Senja menatap tajam kearah orang itu. "Kembalikan," ucap Senja dengan wajah datarnya sembari mengulurkan tangannya, meminta ponsel miliknya di kembalikan kepadanya.
"Sebut namaku dulu. Baru akan aku kembalikan ponselmu," ucapnya.
"Aku bilang kembalikan!" tegas Senja terus mengulurkan tangannya.
"Memintalah dengan sopan,"
"Aku sedang tidak ingin berdebat. Jadi tolong kembalikan!," tegas Senja.
"Tidak," jawabnya singkat.
Senja mulai kesal di buatnya. Senja bangkit dari posisinya dan berusaha merampas ponsel miliknya. Namun saat ia hendak merampasnya. Kakinya tak sengaja tersandung kaki meja. Alhasil Senja terjatuh. Namun bukan kelantai. Melaikan kedekapan seseorang.
Kontak mata terjadi antar keduanya.
"Apa kau baik-baik saja?"
Tanpa menjawab. Senja langsung bangkit berdiri dan merapikan pakaiannya.
"Ponselku." Senja mengulurkan tangan meminta ponselnya, dengan keadaan wajah yang menatap arah yang berbeda.
"Jika meminta sesuatu itu harus benar,"
Senja membalikkan pandangannya. "Alen! Tolong kembalikan ponselku sekarang!" tegas Senja pada seseorang yang ternyata adalah Alendra.
"Asal kau mau pulang denganku," tawar Alendra.
Senja menatap bingung kearah Alendra. Namun laki-laki itu hanya tersenyum.
"Aku anggap jawabanmu adalah Iya," ucap Alendra sembari memberikan ponsel milik Senja.
Senja hendak menolak. Namun baru saja ia hendak membuka mulutnya untuk berbicara. Alendra sudah lebih dulu menyerganya.
"Tidak ada penolakan," ucapnya lalu pergi begitu saja.
"Ada apa dengannya? Mengapa ada orang seperti dia di dunia ini?" gerutu Senja menatap Alendra yang berjalan keluar dari kelasnya.

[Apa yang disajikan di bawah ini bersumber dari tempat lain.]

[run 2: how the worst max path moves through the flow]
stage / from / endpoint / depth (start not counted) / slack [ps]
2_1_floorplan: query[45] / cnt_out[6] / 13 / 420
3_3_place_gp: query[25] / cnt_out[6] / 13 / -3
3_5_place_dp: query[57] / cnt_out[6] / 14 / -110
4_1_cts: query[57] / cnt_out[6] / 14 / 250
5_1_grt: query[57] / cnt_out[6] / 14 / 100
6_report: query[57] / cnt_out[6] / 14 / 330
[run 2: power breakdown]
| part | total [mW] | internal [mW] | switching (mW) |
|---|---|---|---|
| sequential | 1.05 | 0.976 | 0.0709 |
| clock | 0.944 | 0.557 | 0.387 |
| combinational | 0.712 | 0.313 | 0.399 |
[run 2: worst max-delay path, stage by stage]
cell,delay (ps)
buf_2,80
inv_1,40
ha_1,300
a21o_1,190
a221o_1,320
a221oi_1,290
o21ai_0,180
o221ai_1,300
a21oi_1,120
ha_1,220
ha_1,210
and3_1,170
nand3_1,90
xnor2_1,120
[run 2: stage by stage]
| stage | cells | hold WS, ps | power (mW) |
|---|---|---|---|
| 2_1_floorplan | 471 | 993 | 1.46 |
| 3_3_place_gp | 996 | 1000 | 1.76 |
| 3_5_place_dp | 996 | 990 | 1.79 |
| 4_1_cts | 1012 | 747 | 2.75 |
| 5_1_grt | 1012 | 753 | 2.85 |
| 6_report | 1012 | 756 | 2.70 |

Namun saat Alendra sampai di depan pintu. Ia berbalik dan berkata, "Hatimu yang akan menjelaskan, mengapa aku terlahir ke dunia ini." Setelah mengatakan itu. Alendra melanjutkan langakahnya pergi dari sana.

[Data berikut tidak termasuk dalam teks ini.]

File: config.mk
export PLATFORM = sky130hd
export DESIGN_NAME = priority_map_rule_budget_check
export DESIGN_NICKNAME = d
export VERILOG_FILES = /design/src/design/pmrbc_pkg.sv /design/src/design/priority_map_rule_budget_check.sv /design/src/design/pmrbc_cell.sv /design/src/design/pmrbc_ctrl.sv
export SDC_FILE = /design/constraint.sdc
export NUM_CORES = 2
export LEC_CHECK = 0
export BUFFER_PORTS_ARGS = -buffer_cell sky130_fd_sc_hd__buf_2
export CORE_ASPECT_RATIO = 0.7
export CORE_MARGIN = 3
export CORE_UTILIZATION = 40
export DETAILED_ROUTE_END_ITERATION = 16
export SLEW_MARGIN = 10
export SYNTH_ARGS = -nofsm -noshare
export SYNTH_HDL_FRONTEND = slang
export SYNTH_SLANG_ARGS = --single-unit
File: constraint.sdc
create_clock -name clk -period 46.4 [get_ports clk]
set_input_delay 2.32 -clock clk [delete_from_list [all_inputs] [get_ports clk]]
set_output_delay 2.32 -clock clk [all_outputs]
set_load 0.02 [all_outputs]
File: src/design/pmrbc_pkg.sv
// Shared types and constants of the priority-map rule-budget check.
// No dependencies; used by every module of the block.
`timescale 1ns / 1ps

package pmrbc_pkg;

  localparam int NUM_PORTS_DEF = 32;
  localparam int PORT_W        = 6;
  localparam int PRIO_W        = 3;
  localparam int PRIOS         = 8;
  localparam int MAP_W         = PRIO_W * PRIOS;
  localparam int RULE_W        = 9;
  localparam int ADDR_W        = 3;
  localparam int DATA_W        = 32;

  localparam logic [RULE_W-1:0] RULE_LIMIT_RST = 9'd40;
  localparam logic [RULE_W-1:0] RULES_MAX      = 9'd511;

  // Identity map: entry k holds k
  localparam logic [MAP_W-1:0] IDENTITY_MAP = 24'o76543210;

  // Register byte addresses
  localparam logic [ADDR_W-1:0] ADDR_RULE_LIMIT = 3'd0;

  typedef logic [MAP_W-1:0] map_t;

  // Map travelling along the ring of cells
  typedef struct packed {
    map_t map;
    logic excl;   // owned by the requesting port
    logic wrap;   // came around from the far end
  } tok_t;

  // Commands broadcast by the sequencer to every cell
  typedef struct packed {
    logic              load;
    logic              scan;
    logic              mark;
    logic              drain;
    logic              write;
    logic [PORT_W-1:0] port;
    logic              have_new;
    map_t              new_map;
  } cell_cmd_t;

  // What a cell shows its right-hand neighbor
  typedef struct packed {
    map_t home;
    logic is_port;
    tok_t tok;
    logic cnt;
  } cell_out_t;

endpackage

File: src/design/priority_map_rule_budget_check.sv
// Top level of the priority-map rule-budget check: register port, cell ring, sequencer.
// Depends on pmrbc_pkg, pmrbc_cell and pmrbc_ctrl.
`timescale 1ns / 1ps

// Each request names a port and may carry a new eight-entry priority map. The
// block counts the distinct maps held by all other ports (maps equal to the new
// one left out, one added for the new map), answers with eight rules per map and
// refuses the request when that exceeds rule_limit; an accepted new map for a
// port below NUM_PORTS is stored. One request is handled at a time: the maps
// circulate once around a ring of NUM_PORTS cells to find duplicates, then the
// per-cell count bits shift out of the ring's end into the tally.
// Maps reset to the identity map; rule_limit sits at byte address 0.
module priority_map_rule_budget_check #(
  parameter int NUM_PORTS = pmrbc_pkg::NUM_PORTS_DEF
) (
  input  logic                         clk,
  input  logic                         rst_n,
  input  logic                         in_valid,
  output logic                         in_ready,
  input  logic [pmrbc_pkg::PORT_W-1:0] in_port,
  input  logic                         in_list_present,
  input  logic [pmrbc_pkg::PRIO_W-1:0] in_prio_0,
  input  logic [pmrbc_pkg::PRIO_W-1:0] in_prio_1,
  input  logic [pmrbc_pkg::PRIO_W-1:0] in_prio_2,
  input  logic [pmrbc_pkg::PRIO_W-1:0] in_prio_3,
  input  logic [pmrbc_pkg::PRIO_W-1:0] in_prio_4,
  input  logic [pmrbc_pkg::PRIO_W-1:0] in_prio_5,
  input  logic [pmrbc_pkg::PRIO_W-1:0] in_prio_6,
  input  logic [pmrbc_pkg::PRIO_W-1:0] in_prio_7,
  output logic                         out_valid,
  input  logic                         out_ready,
  output logic                         out_accepted,
  output logic [pmrbc_pkg::RULE_W-1:0] out_rules_needed,
  input  logic                         psel,
  input  logic                         penable,
  input  logic                         pwrite,
  input  logic [pmrbc_pkg::ADDR_W-1:0] paddr,
  input  logic [pmrbc_pkg::DATA_W-1:0] pwdata,
  output logic [pmrbc_pkg::DATA_W-1:0] prdata,
  output logic                         pready
);

  logic [pmrbc_pkg::RULE_W-1:0] rule_limit_r;
  logic                         sel_limit;
  pmrbc_pkg::map_t              in_map;
  pmrbc_pkg::cell_cmd_t         cmd;
  pmrbc_pkg::cell_out_t         cq [NUM_PORTS];

  // Register decode by word address
  assign sel_limit = (paddr[pmrbc_pkg::ADDR_W-1:2] ==
                      pmrbc_pkg::ADDR_RULE_LIMIT[pmrbc_pkg::ADDR_W-1:2]);
  assign pready    = 1'b1;
  assign prdata    = sel_limit ? pmrbc_pkg::DATA_W'(rule_limit_r) : '0;

  // Hold the rule limit
  always_ff @(posedge clk) begin
    if (!rst_n) begin
      rule_limit_r <= pmrbc_pkg::RULE_LIMIT_RST;
    end else if (psel && penable && pwrite && pready && sel_limit) begin
      rule_limit_r <= pwdata[pmrbc_pkg::RULE_W-1:0];
    end
  end

  // Pack the request map, entry k in bits 3k+2..3k
  assign in_map = {in_prio_7, in_prio_6, in_prio_5, in_prio_4,
                   in_prio_3, in_prio_2, in_prio_1, in_prio_0};

  pmrbc_ctrl #(
    .NUM_PORTS(NUM_PORTS)
  ) u_ctrl (
    .clk             (clk),
    .rst_n           (rst_n),
    .in_valid        (in_valid),
    .in_ready        (in_ready),
    .in_port         (in_port),
    .in_list_present (in_list_present),
    .in_map          (in_map),
    .out_valid       (out_valid),
    .out_ready       (out_ready),
    .out_accepted    (out_accepted),
    .out_rules_needed(out_rules_needed),
    .rule_limit      (rule_limit_r),
    .tail_cnt        (cq[NUM_PORTS-1].cnt),
    .cmd             (cmd)
  );

  // Ring of cells; cell 0 takes from the last one and marks the wrap
  for (genvar i = 0; i < NUM_PORTS; i++) begin : g_cell
    pmrbc_pkg::cell_out_t left;

    if (i == 0) begin : g_head
      always_comb begin
        left     = cq[NUM_PORTS-1];
        left.cnt = 1'b0;
      end
    end else begin : g_body
      assign left = cq[i-1];
    end

    pmrbc_cell #(
      .IDX(i)
    ) u_cell (
      .clk    (clk),
      .rst_n  (rst_n),
      .cmd    (cmd),
      .left   (left),
      .wrap_in(i == 0),
      .q      (cq[i])
    );
  end

endmodule

File: src/design/pmrbc_cell.sv
// One cell of the map ring: holds one port's map, compares passing maps.
// Depends on pmrbc_pkg.
`timescale 1ns / 1ps

module pmrbc_cell #(
  parameter int IDX = 0
) (
  input  logic                 clk,
  input  logic                 rst_n,
  input  pmrbc_pkg::cell_cmd_t cmd,
  input  pmrbc_pkg::cell_out_t left,
  input  logic                 wrap_in,
  output pmrbc_pkg::cell_out_t q
);

  pmrbc_pkg::map_t home_r;
  pmrbc_pkg::tok_t tok_r;
  pmrbc_pkg::tok_t tok_nxt;
  logic            dup_r;
  logic            cnt_r;
  logic            is_port;
  logic            hit;

  assign is_port = (cmd.port == pmrbc_pkg::PORT_W'(IDX));

  // Earlier port (no wrap), not the requester, same map
  assign hit = !tok_r.wrap && !tok_r.excl && (tok_r.map == home_r);

  // Token taken from the left neighbor: its home map on load, its token on scan
  always_comb begin
    if (cmd.load) begin
      tok_nxt = '{map: left.home, excl: left.is_port, wrap: wrap_in};
    end else begin
      tok_nxt = '{map: left.tok.map, excl: left.tok.excl, wrap: left.tok.wrap | wrap_in};
    end
  end

  // Hold the port's map; store an accepted new map
  always_ff @(posedge clk) begin
    if (!rst_n) begin
      home_r <= pmrbc_pkg::IDENTITY_MAP;
    end else if (cmd.write && is_port) begin
      home_r <= cmd.new_map;
    end
  end

  // Advance the token ring
  always_ff @(posedge clk) begin
    if (cmd.load || cmd.scan) begin
      tok_r <= tok_nxt;
    end
  end

  // Track duplicates and shift the count bits out
  always_ff @(posedge clk) begin
    if (!rst_n) begin
      dup_r <= 1'b0;
      cnt_r <= 1'b0;
    end else begin
      if (cmd.load) begin
        dup_r <= 1'b0;
      end else if (cmd.scan && hit) begin
        dup_r <= 1'b1;
      end
      if (cmd.mark) begin
        cnt_r <= !is_port && !(cmd.have_new && (home_r == cmd.new_map)) && !dup_r;
      end else if (cmd.drain) begin
        cnt_r <= left.cnt;
      end
    end
  end

  assign q = '{home: home_r, is_port: is_port, tok: tok_r, cnt: cnt_r};

endmodule

File: src/design/pmrbc_ctrl.sv
// Sequencer of the rule-budget check: request latch, ring phases, tally, result.
// Depends on pmrbc_pkg.
`timescale 1ns / 1ps

module pmrbc_ctrl #(
  parameter int NUM_PORTS = pmrbc_pkg::NUM_PORTS_DEF
) (
  input  logic                         clk,
  input  logic                         rst_n,
  input  logic                         in_valid,
  output logic                         in_ready,
  input  logic [pmrbc_pkg::PORT_W-1:0] in_port,
  input  logic                         in_list_present,
  input  pmrbc_pkg::map_t              in_map,
  output logic                         out_valid,
  input  logic                         out_ready,
  output logic                         out_accepted,
  output logic [pmrbc_pkg::RULE_W-1:0] out_rules_needed,
  input  logic [pmrbc_pkg::RULE_W-1:0] rule_limit,
  input  logic                         tail_cnt,
  output pmrbc_pkg::cell_cmd_t         cmd
);

  localparam int SW    = (NUM_PORTS > 2) ? $clog2(NUM_PORTS) : 1;
  localparam int CNT_W = $clog2(NUM_PORTS + 2);
  localparam int CMP_W = (CNT_W + 3 > pmrbc_pkg::RULE_W) ? CNT_W + 3 : pmrbc_pkg::RULE_W;

  typedef enum logic [2:0] {
    S_IDLE,
    S_LOAD,
    S_SCAN,
    S_MARK,
    S_DRAIN,
    S_FINISH
  } state_t;

  state_t                         state_r;
  logic [SW-1:0]                  step_r;
  logic [CNT_W-1:0]               count_r;
  logic [pmrbc_pkg::PORT_W-1:0]   port_r;
  logic                           have_new_r;
  pmrbc_pkg::map_t                map_r;
  logic                           out_valid_r;
  logic                           out_accepted_r;
  logic [pmrbc_pkg::RULE_W-1:0]   out_rules_r;
  logic [CMP_W-1:0]               rules_ext;
  logic [pmrbc_pkg::RULE_W-1:0]   rules_sat;
  logic                           ok;
  logic                           deliver;

  // Rules from the tally, saturated, against the limit
  assign rules_ext = CMP_W'({count_r, 3'b000});
  assign rules_sat = (rules_ext > CMP_W'(pmrbc_pkg::RULES_MAX)) ? pmrbc_pkg::RULES_MAX :
                     rules_ext[pmrbc_pkg::RULE_W-1:0];
  assign ok        = (rules_ext <= CMP_W'(rule_limit));
  assign deliver   = (state_r == S_FINISH) && (!out_valid_r || out_ready);

  assign in_ready         = (state_r == S_IDLE);
  assign out_valid        = out_valid_r;
  assign out_accepted     = out_accepted_r;
  assign out_rules_needed = out_rules_r;

  // Broadcast the phase to the cells
  always_comb begin
    cmd.load     = (state_r == S_LOAD);
    cmd.scan     = (state_r == S_SCAN);
    cmd.mark     = (state_r == S_MARK);
    cmd.drain    = (state_r == S_DRAIN);
    cmd.write    = deliver && ok && have_new_r;
    cmd.port     = port_r;
    cmd.have_new = have_new_r;
    cmd.new_map  = map_r;
  end

  // Latch the request payload
  always_ff @(posedge clk) begin
    if (in_valid && in_ready) begin
      port_r     <= in_port;
      have_new_r <= in_list_present;
      map_r      <= in_map;
    end
  end

  // Sequence the phases and hold the result
  always_ff @(posedge clk) begin
    if (!rst_n) begin
      state_r        <= S_IDLE;
      step_r         <= '0;
      count_r        <= '0;
      out_valid_r    <= 1'b0;
      out_accepted_r <= 1'b0;
      out_rules_r    <= '0;
    end else begin
      // Drop a taken result unless the next one replaces it in this cycle
      if (out_valid_r && out_ready && !deliver) begin
        out_valid_r <= 1'b0;
      end
      unique case (state_r)
        S_IDLE: begin
          if (in_valid) begin
            state_r <= S_LOAD;
          end
        end
        S_LOAD: begin
          count_r <= CNT_W'(have_new_r);
          step_r  <= '0;
          state_r <= S_SCAN;
        end
        S_SCAN: begin
          step_r <= step_r + 1'b1;
          if (step_r == SW'(NUM_PORTS - 2)) begin
            state_r <= S_MARK;
          end
        end
        S_MARK: begin
          step_r  <= '0;
          state_r <= S_DRAIN;
        end
        S_DRAIN: begin
          count_r <= count_r + CNT_W'(tail_cnt);
          step_r  <= step_r + 1'b1;
          if (step_r == SW'(NUM_PORTS - 1)) begin
            state_r <= S_FINISH;
          end
        end
        S_FINISH: begin
          if (deliver) begin
            out_valid_r    <= 1'b1;
            out_accepted_r <= ok;
            out_rules_r    <= rules_sat;
            state_r        <= S_IDLE;
          end
        end
        default: begin
          state_r <= S_IDLE;
        end
      endcase
    end
  end

endmodule

======== Word-level counts from Yosys, hierarchy flattened ========
Cells that the tools add are included.
storage, ports and cells
  logic and storage cells ................. 829
  register bits ........................... 1729
  output and inout port bits .............. 45
cells by class
  reductions and logical operators ........ 407
  equal/unequal tests ..................... 106
  add/subtract/negate cells ............... 2
  $lt $le $gt $ge ......................... 2
  bitwise logic cells ..................... 2
  multiplexer cells ....................... 108
operator list
  cell                                                   number
  equality test 24 bit                                   64
  two-way mux 26 bit                                     32
  logical AND 1 bit                                      233
  logical NOT 1 bit                                      162
  equality test 6 x 5 -> 1 bit (second input constant)   16
  two-way mux 1 bit                                      67
  equality test 6 x 4 -> 1 bit (second input constant)   8
  equality test 6 x 3 -> 1 bit (second input constant)   4
  two-way mux 9 bit                                      2
  case mux 3 bit (6 select lines)                        1
  equality test 6 x 2 -> 1 bit (second input constant)   2
  two-way mux 3 bit                                      4
  case mux 6 bit (2 select lines)                        1
  equality test 5 bit (second input constant)            2
  case mux 5 bit (2 select lines)                        1
  greater-than comparator 9 bit (second input constant)  1
  less-or-equal comparator 9 bit                         1
  adder 6 x 1 -> 6 bit                                   1
  equality test 3 x 2 -> 1 bit (second input constant)   2
  equality test 3 bit (second input constant)            2
  equality test 6 x 1 -> 1 bit (second input constant)   1
  logical NOT 6 bit                                      1
  nonzero test 2 bit                                     3
  OR reduction 2 bit                                     3
  9 further kinds                                        13

======== Logic depth before layout (Yosys ltp) ========
  word-level depth ........................ 8
  mapped depth ............................ 10
  mapped depth without buffers ............ 7

======== Cells and area by module ========
Synthesis repeated with hierarchy kept, for this count alone.
unflattened totals
  cell total of the unflattened synthesis .. 7261
  area, all modules ....................... 87795.5 µm²
modules (own cells, without submodules)
  module                               area each (µm²)  sequential area each (µm²)  cells an instance  times used
  pmrbc_cell at g_cell[10].u_cell ...  2677.6           1301.2                      216                4
  pmrbc_cell at g_cell[21].u_cell ...  2646.3           1301.2                      216                4
  pmrbc_cell at g_cell[15].u_cell ...  2656.3           1301.2                      216                3
  pmrbc_cell at g_cell[11].u_cell ...  2653.8           1301.2                      214                3
  pmrbc_cell at g_cell[1].u_cell ...   2655.0           1301.2                      215                2
  pmrbc_cell at g_cell[4].u_cell ...   2653.8           1301.2                      215                2
  pmrbc_cell at g_cell[29].u_cell ...  2645.0           1301.2                      216                2
  pmrbc_cell at g_cell[23].u_cell ...  2643.8           1301.2                      214                2
  pmrbc_cell at g_cell[13].u_cell ...  2640.0           1301.2                      216                2
  pmrbc_cell at g_cell[20].u_cell ...  2627.5           1301.2                      244                2
  pmrbc_cell at g_cell[31].u_cell      2663.8           1301.2                      217                1
  pmrbc_cell at g_cell[0].u_cell       2651.3           1301.2                      215                1
  pmrbc_cell at g_cell[3].u_cell       2651.3           1301.2                      214                1
  pmrbc_cell at g_cell[16].u_cell      2648.8           1301.2                      217                1
  +4 rows                              -                -                           -                  -

======== Worst setup path before layout ========
Ideal clock, no wire load.
  path type ............................... register to register
  from .................................... reg u_ctrl.state_r[0]
  to ...................................... reg g_cell[0].u_cell.tok_r, in the netlist g_cell[0].u_cell.q[10] (enable)
  buffers on the path ..................... 3
  setup time .............................. 5.731 ns
  required time ........................... 40.669 ns
  arrival time ............................ 14.759 ns
  setup slack ............................. 25.910 ns
  cell stages (with the launch flop) ...... 8
  period minus slack after synthesis ...... 20.490 ns
  cells stage by stage .................... dfxtp_1 -> buf_2 -> inv_2 -> nor3_1 -> inv_2 -> clkbuf_1 -> clkbuf_1 -> nand2_1
between the ends
  cells in the longest elaborated chain, start to end .. 2
  elaborated cells between the ends (all ways) .. 3
  classes of those cells .................. eq/ne: 2; reduce/logical: 1
RTL lines
  element                                                                       RTL line                            source
  start: declaration                                                            pmrbc_ctrl.sv:37                    state_t state_r;
  start signal: assignment                                                      pmrbc_ctrl.sv:87                    state_r <= S_IDLE;
  start signal: assignment                                                      pmrbc_ctrl.sv:101                   state_r <= S_LOAD;
  start signal: assignment                                                      pmrbc_ctrl.sv:107                   state_r <= S_SCAN;
  equality test 3 x 1 -> 1 bit or equality test 3 x 2 -> 1 bit (tied branches)  pmrbc_ctrl.sv:65, pmrbc_ctrl.sv:66
  logical OR 1 bit *                                                            pmrbc_cell.sv:49                    if (cmd.load || cmd.scan) begin
  end signal: assignment                                                        pmrbc_cell.sv:50                    tok_r <= tok_nxt;
  end: declaration                                                              pmrbc_cell.sv:17                    pmrbc_pkg::tok_t tok_r;
Every way passes the cells marked *; elsewhere a longest branch is shown, timed or not.
A chain may end at the register's enable or synchronous reset.

======== Final worst setup path ========
  from .................................... reg u_ctrl.state_r[1]
  to ...................................... reg g_cell[15].u_cell.tok_r, in the netlist g_cell[15].u_cell.q[11] (enable)
between the ends
  cells in the longest elaborated chain, start to end .. 2
  elaborated cells between the ends (all ways) .. 3
  classes of those cells .................. eq/ne: 2; reduce/logical: 1
RTL lines
  element                                                                       RTL line
  equality test 3 x 1 -> 1 bit or equality test 3 x 2 -> 1 bit (tied branches)  pmrbc_ctrl.sv:65, pmrbc_ctrl.sv:66
  logical OR 1 bit *                                                            pmrbc_cell.sv:49
  end signal: assignment                                                        pmrbc_cell.sv:50
  end: declaration                                                              pmrbc_cell.sv:17
Marked as above.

"Hatiku?" gumam Senja bingung.
****
Jam pulang sekolah.
Senja berjalan keluar dari kelasnya. Saat ia sampai di luar, ternyata sudah ada Alendra yang menunggunya.
"Mengapa kau di sini?" tanya Senja pada Alendra yang berdiri dengan posisi bersandar di tembok dekat pintu kelasnya.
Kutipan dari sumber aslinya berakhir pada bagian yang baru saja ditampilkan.